“…quién dijo que todo esta perdido,

yo vengo a ofrecer mi corazón…”

¿Acumular imágenes es resistir? dispara el corto Restos de Albertina Carri mientras la imagen de un hombre desnudo aparece en el centro del plano. Lo siguiente que percibimos son brasas extinguiendo celuloide, una metáfora para la idea que recorre todo su film: el asesinato y la mutilación de las imágenes o, mejor dicho, de la producción de sentido encarnada por ese material audiovisual de los 60 y 70.

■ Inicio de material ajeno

==> flow/design.v <==
module dpram #(
    parameter               LOG2_L = 4
)(
    input                   clk,
    input                   we,
    input   [LOG2_L-1:0]    d_a,
    input   [15:0][7:0]     d,
    input   [LOG2_L-1:0]    q_a,
    output  [15:0][7:0]     q
);
    reg    [127:0]         mem[0:(2**LOG2_L)-1];
    integer i;
    initial begin
        for (i = 0; i < 2**LOG2_L; i = i + 1)
            mem[i] = 128'd0;
    end
    assign                 q = mem[q_a];
    always @(posedge clk)
        if (we)
            mem[d_a] <= d;
endmodule
module f1_k_fsm(
    input                   reset_n,
    input                   clk,
    input                   k1_2_valid_s,
    input   [15:0][7:0]     key1,
    input   [15:0][7:0]     key2,
    input                   k3_4_valid_s,
    input   [15:0][7:0]     key3_4,
    output                  ready_s,
    input   [4:0]           addr,
    output  [15:0][7:0]     kout
);
    reg                     ready_sr = 1'b0;
    reg                     k_we;
    reg     [4:0]           cnt;
    reg     [4:0]           k_addr;
    reg     [15:0][7:0]     k_din;
    wire    [15:0][7:0]     kout_w;
    reg     [15:0][7:0]     kout_r = 128'd0;
    dpram #(.LOG2_L(5)) k_inst(
        .clk            ( clk ),
        .we             ( k_we ),
        .d_a            ( k_addr ),
        .d              ( k_din ),
        .q_a            ( addr ),
        .q              ( kout_w )
    );
    localparam  K1          = 8'h00,
                K1_IDLE     = 8'h01,
                K11         = 8'h02,
                K11_IDLE    = 8'h04,
                K2          = 8'h08,
                K2_IDLE     = 8'h10,
                K12         = 8'h20,
                K12_IDLE    = 8'h40,
                K_LAST      = 8'h80;
    reg     [7:0]   state = K1, state_next;
    always @* begin
        state_next  = state;
        k_we        = 1'b0;
        k_din       = key1;
        k_addr      = cnt;
        case (state)
            default: begin
                case ( {k1_2_valid_s, k3_4_valid_s} )
                    default: begin
                        state_next  = K1;
                        k_we        = 1'b0;
                        k_din       = key1;
                        k_addr      = cnt;
                    end
                    2'b10: begin
                        state_next  = K1_IDLE;
                        k_we        = 1'b1;
                        k_din       = key1;
                        k_addr      = cnt;
                    end
                endcase
            end
            K1_IDLE: begin
                state_next  = K11;
                k_we        = 1'b0;
                k_din       = key1;
                k_addr      = cnt;
            end
            K11: begin
                state_next  = k3_4_valid_s ? K11_IDLE : state;
                k_we        = k3_4_valid_s;
                k_din       = k_addr == 5'd0 ? key1 : key3_4;
                k_addr      = cnt + 5'd10;
            end
            K11_IDLE: begin
                state_next  = K2;
                k_we        = 1'b0;
                k_din       = k_addr == 5'd0 ? key1 : key3_4;
                k_addr      = cnt + 5'd10;
            end
            K2: begin
                state_next  = K2_IDLE;
                k_we        = 1'b1;
                k_din       = key2;
                k_addr      = cnt;
            end
            K2_IDLE: begin
                state_next  = K12;
                k_we        = 1'b0;
                k_din       = key2;
            end
            K12: begin
                state_next  = k3_4_valid_s ? K12_IDLE : state;
                k_we        = k3_4_valid_s;
                k_din       = key3_4;
                k_addr      = cnt + 5'd10;
            end
            K12_IDLE: begin
                state_next  = cnt == 5'd9 ? K_LAST : K1;
                k_we        = 1'b0;
                k_din       = key3_4;
                k_addr      = cnt + 5'd10;
            end
        endcase
    end
    always @ (posedge clk, negedge reset_n)
    if (!reset_n) begin
        state       <= K1;
        cnt         <= 5'd0;
        ready_sr    <= 1'b0;
        kout_r      <= 128'd0;
    end else begin
        state       <= state_next;
        kout_r      <= kout_w;
        ready_sr    <= 1'b0;
        case (state)
            default: begin end
            K11_IDLE, K12_IDLE: begin
                    cnt <= cnt + 1'b1;
            end
            K_LAST: begin
                cnt         <= 5'd0;
                ready_sr    <= 1'b1;
            end
        endcase
    end
    assign  ready_s  = ready_sr;
    assign  kout = kout_r;
endmodule
==> flow/run.sh <==
#!/bin/bash
# OpenROAD 26Q1-2900-gdf79404cd8, Yosys 0.63+post, stock flow scripts
make -C /OpenROAD-flow-scripts/flow DESIGN_CONFIG=/design/flow/config.mk WORK_HOME=/design/flow/orfs finish
==> flow/config.mk <==
export PLATFORM = sky130hd
export DESIGN_NAME = f1_k_fsm
export DESIGN_NICKNAME = f1_k_fsm
export VERILOG_FILES = /design/flow/design.v
export SDC_FILE = /design/flow/constraint.sdc
export NUM_CORES = 4
export LEC_CHECK = 1
export CORE_UTILIZATION = 40
==> flow/constraint.sdc <==
current_design f1_k_fsm

set clk_period 13.7
set clk_io_pct 0.2

create_clock -name clk0 -period $clk_period [get_ports {clk}]

set non_clock_inputs [all_inputs -no_clocks]
set_input_delay [expr $clk_period * $clk_io_pct] -clock clk0 $non_clock_inputs
set_output_delay [expr $clk_period * $clk_io_pct] -clock clk0 [all_outputs]
==> impl_metrics.yaml <==
# yosys + openroad results
run_status:
  status: "finished clean"
placed_design:
  routabilityCongestion: 0.843
  place_inst: 12800
  hpwl_um: 239000
  portBuffers: 521
  place_area_sq_um: 175000
power_and_ir_drop:
  p_sw_frac: 0.275
  clockPowerShare: 0.321
  vdd_drop_max_mv: 0.184
  pwr-share-comb: 0.181
  pwr-share-seq: 0.499
  power.leakage_uw: 0.0614
  power.density_nw_per_um2: 191
  p_int_uw: 26200
  power_switching_uw: 9970
route:
  drtIter0Drc: 4606
  routed-via-count: 76000
  postRouteAntennaNets: 0
  wl_per_cell_um: 30.2
  firstDrtPassIters: 5
  wl_um: 410000
  drc: 0
  viasPerCell: 5.60
hold_path:
  hp-class: "reg2reg"
  min_to: "state[5]"
  worstHoldStart: "state[3]"
  hold_depth: 1
synthesis:
  netlist_area_sq_um: 162000
  synth_seq_share: 0.782
  ys.flop_type: "edfxtp_1"
  yosysWarnings: 2
  edf_count: 4096
  ys_cells: 6847
  syn_inst: 6847
  yosys_area_sq_um: 162000
  syn_area_per_cell_sq_um: 23.6
  ys_ff: 4238
  async_flop_share: 0.0335
  synth_cell_types: 49
layout:
  drive_gt1_frac: 0.256
  syn_to_final_growth_pct: 17.2
  num-fill-cells: 31800
  final_area_sq_um: 190000
  final_cell_count_no_fill: 13600
final_timing:
  period_used_share: 0.444
  setup_viol: 0
  min_period_ps: 6080
  grt_setup_unrepaired: "false"
  tightest_slew_ps: 883
  hold_viol: 0
  whs_ps: 650
  max_freq_ghz: 0.165
  slew_headroom: 0.412
  slew_violations: 0
  skew_ps: 46.8
clock_tree:
  h-tree-depth: 5
  clk_pin_slew_worst_paths_ps: 60
  cts_setup_buffers: 0
  numCtsBuffers: 424
  cts_sinks: 4238
  postCtsHoldBufs: 0
  clk_path_buf_depth: 4
  cts_resized: 0
  cts_tree: "built"
  clockRootBuffer: "clkbuf_16"
  clkLatencyLatePin_ps: 960
critical_path:
  required_ps: 14280
  arrival_ps: 6650
  crit_fanout: 41
  worst_r2r_endpoint: "k_inst.mem[3][110]"
  r2r_slack_ps: 8670
  path_class: "in2reg"
  end_kind: "flip-flop"
  reg2reg_from: "state[3]"
  ff2ff_path_depth: 9
  startpoint_type: "input port"
die:
  io_pins: 522
  coreArea_sq_um: 403000
  dieArea_sq_um: 407000
  num_rows: 233
  dieHeight_um: 638
  initCoreUtil: 0.402
  die_w_um: 638
global_routing:
  overflow: 0
  grt_pass1_vias: 85200
  track_usage: 0.223
  grt_pass1_wl_um: 591000
  grt_max_degree: 75
  antenna_found_initial: 10
flow_run:
  warnings: 29
  cap_violations: 0
==> how the worst max path moves through the flow <==
stage             from                  end  slack [ps]  cells after the start
4_1_cts   k3_4_valid_s  k_inst.mem[24][108]        7720                      9
5_1_grt   k3_4_valid_s  k_inst.mem[24][108]        7470                      9
6_report  k3_4_valid_s  k_inst.mem[26][125]        7620                      9
==> layout make-up <==
| cell class | count | area [sq um] | share of cell area |
|---|---|---|---|
| flip-flops and latches | 4238 | 127000 | 0.668 |
| clock inverters | 243 | 2450 | 0.0129 |
| diodes | 24 | 60.1 | 0.000317 |
| clock buffers | 542 | 11600 | 0.0611 |
| inverters | 8 | 30.0 | 0.000158 |
| repair buffers | 911 | 8380 | 0.0442 |
| well taps | 5405 | 6760 | 0.0357 |
| multi-input cells | 2197 | 33700 | 0.178 |
==> power by group through the flow <==
stage / sequential [uW] / clock (uW) / combinational, uW
after global routing: 18100 / 12300 / 7140
after CTS: 18100 / 11800 / 6720
final: 18100 / 11600 / 6540
==> synth_stat cells, types with 15 or more instances <==
library cell | instances | area share
nor2_1 | 18 | 0.00042
nor3_1 | 15 | 0.00046
a22o_1 | 128 | 0.0069
buf_1 | 62 | 0.0014
mux2i_1 | 512 | 0.032
nor4_1 | 19 | 0.00073
mux4_2 | 1024 | 0.14
a221oi_1 | 133 | 0.0072
clkbuf_1 | 215 | 0.0050
and3_1 | 132 | 0.0051
a221o_1 | 128 | 0.0079
buf_2 | 126 | 0.0039
dfrtp_1 | 142 | 0.022
edfxtp_1 | 4096 | 0.76
==> cells by family (layout without fill, tap and decap cells) <==
group / Yosys count / in the layout / synth area share
simple gates: 231 / 231 / 0.00861
compound gates: 419 / 419 / 0.0235
xor+xnor: 7 / 7 / 0.000379
fa+ha+maj: 4 / 4 / 0.000309
other cells: 0 / 24 / 0
flops: 4238 / 4238 / 0.782
mux: 1536 / 1536 / 0.174
buf+inv: 412 / 1704 / 0.0106
==> sequential cells by signal, summed over array words and instances (netlist names) <==
register and cells:
k_inst.mem 4096, kout_r 128, state 8, cnt 5, ready_sr 1
==> through the flow <==
stage	power [uW]	setup TNS, ps	worst slack [ps]	utilization
after floorplan	21600	-6260660	-3120	-
after global placement	24800	0	6500	0.436
after detailed placement	25100	0	6700	0.436
after CTS	36600	0	7720	0.471
after global routing	37500	0	7470	0.471
final	36200	0	7620	0.471
==> cell usage in the layout, fill, tap and decap left out, types with 81 or more instances in the layout <==
master and count:
buf_4 374, a22o_1 128, edfxtp_1 4096, clkinv_2 81, clkbuf_16 435, mux4_2 1024, clkinv_1 85, and3_1 132
a221o_1 128, clkdlybuf4s50_1 517, a221oi_1 133, dfrtp_1 142, mux2i_1 512
==> worst max-delay path, cell delays in order <==
cell             delay, ps
clkdlybuf4s50_1        640
nand3b_1               120
a2111o_1               440
a221oi_1               480
a22oi_1                320
nor2_4                 140
buf_4                  390
buf_4                  540
buf_4                  680
==> per-layer routing <==
layer | vias up | GRT usage | wire [um]
li1 | 31600 | - | -
met1 | 38700 | 0.261 | 127000
met2 | 4986 | 0.346 | 206000
met3 | 631 | 0.152 | 63000
met4 | 12 | 0.0588 | 13400
met5 | - | 0.00354 | 223
Power and IR drop assume default switching activity.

La pregunta inicial de Carri propone primero una descripción mediante voz en off del cine militante y luego un relato de su trágico destino. La propuesta cierra con la inquietud inicial en forma de afirmación, sin embargo, el tono nostálgico, el relato en pasado, sigue teniendo una impronta desmovilizadora en cuanto a su mirada romántica de un pasado que hay que tener presente.

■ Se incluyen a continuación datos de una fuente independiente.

--- /design/flow/run.sh ---
#!/bin/bash
# OpenROAD 26Q1-2900-gdf79404cd8, Yosys 0.63+post, stock flow scripts
make -C /OpenROAD-flow-scripts/flow DESIGN_CONFIG=/design/flow/config.mk WORK_HOME=/design/flow/orfs finish
--- /design/flow/config.mk ---
export PLATFORM = sky130hd
export DESIGN_NAME = UART_TRANSMITTER
export DESIGN_NICKNAME = UART_TRANSMITTER
export VERILOG_FILES = /design/flow/design.v
export SDC_FILE = /design/flow/constraint.sdc
export NUM_CORES = 4
export LEC_CHECK = 1
export CORE_UTILIZATION = 40
--- /design/flow/constraint.sdc ---
current_design UART_TRANSMITTER

set clk_period 7.4
set clk_io_pct 0.2

create_clock -name clk0 -period $clk_period [get_ports {clock_i}]

set non_clock_inputs [all_inputs -no_clocks]
set_input_delay [expr $clk_period * $clk_io_pct] -clock clk0 $non_clock_inputs
set_output_delay [expr $clk_period * $clk_io_pct] -clock clk0 [all_outputs]
--- /design/flow/design.v ---
module FIFO_BUFFER( 
    input clock,             
    input reset_n,           
    input write_enable,      
    input read_enable,       
    input [7:0] data_in,     
    input [5:0] full_tresh,  
    output [7:0] data_out,   
    output empty,            
    output full              
 );
 wire rd_en_mem, wr_en_mem;
 wire [5:0] full_tresh_limited;
 reg [4:0] write_ptr_reg, read_ptr_reg;
 reg [5:0] fifo_counter;
 reg [7:0] memory [0:31];
always@(posedge clock) begin
    if(reset_n == 0)
        write_ptr_reg <= 0;
    else if (wr_en_mem == 1)
        write_ptr_reg <= write_ptr_reg + 1;
end
always@(posedge clock) begin
    if(reset_n == 0)
        read_ptr_reg <= 0;
    else if (rd_en_mem == 1)
        read_ptr_reg <= read_ptr_reg + 1;
end
always@(posedge clock) begin
    if(reset_n == 0)
        fifo_counter <= 0;
    else if (rd_en_mem && !wr_en_mem)
        fifo_counter <= fifo_counter - 1;
    else if (!rd_en_mem && wr_en_mem)
        fifo_counter <= fifo_counter + 1;	
    end
assign wr_en_mem = write_enable & ~full;
assign rd_en_mem = read_enable & ~empty;
assign full_tresh_limited = (full_tresh > 6'd32) ? 6'd32 : full_tresh;
assign full  = (fifo_counter == full_tresh_limited);
assign empty = (fifo_counter == 0);
always@(posedge clock) begin
    if(wr_en_mem)
        memory[write_ptr_reg] <= data_in;
end
assign data_out = memory[read_ptr_reg];
endmodule
module TX_BAUD_GEN(
    input clock,
    input reset_n,
    input [1:0] baudrate_select,
    output reg tx_baud
    );
reg [6:0] counter;
always@(posedge clock) begin
    if(~reset_n)
        counter <= 0;
    else 
        counter <= counter + 1;
end    
always@(*) begin
    case(baudrate_select)
        2'b00: tx_baud = counter[3:0] == 4'b1111;
        2'b01: tx_baud = counter[4:0] == 5'b11111;
        2'b10: tx_baud = counter[5:0] == 6'b111111;
        2'b11: tx_baud = counter[6:0] == 7'b1111111;
        default: tx_baud = counter[0]; 
    endcase
end    
endmodule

Si bien reivindica la militancia y propone reflotar el entendimiento del cine como arma política comete algunos pecados propios de la amplia mayoría de los relatos y actos que recuerdan como efeméride a la lucha de los ´70, primero poner el acento en las consecuencias violentas y la derrota de la lucha, segundo reivindicar la militancia como ente abstracto y no las banderas y propuestas de esa lucha, al menos para ponerlas en discusión con la realidad actual y, por último, pregonar por la resistencia como meta y no como punto de partida.

“La acción era posible y la violencia necesaria”, relata la voz femenina, retruquémosle a Carri, que sin duda es narradora y protagonista del golpe de estado del ´76, la acción es posible y la violencia…. aunque sea discutible.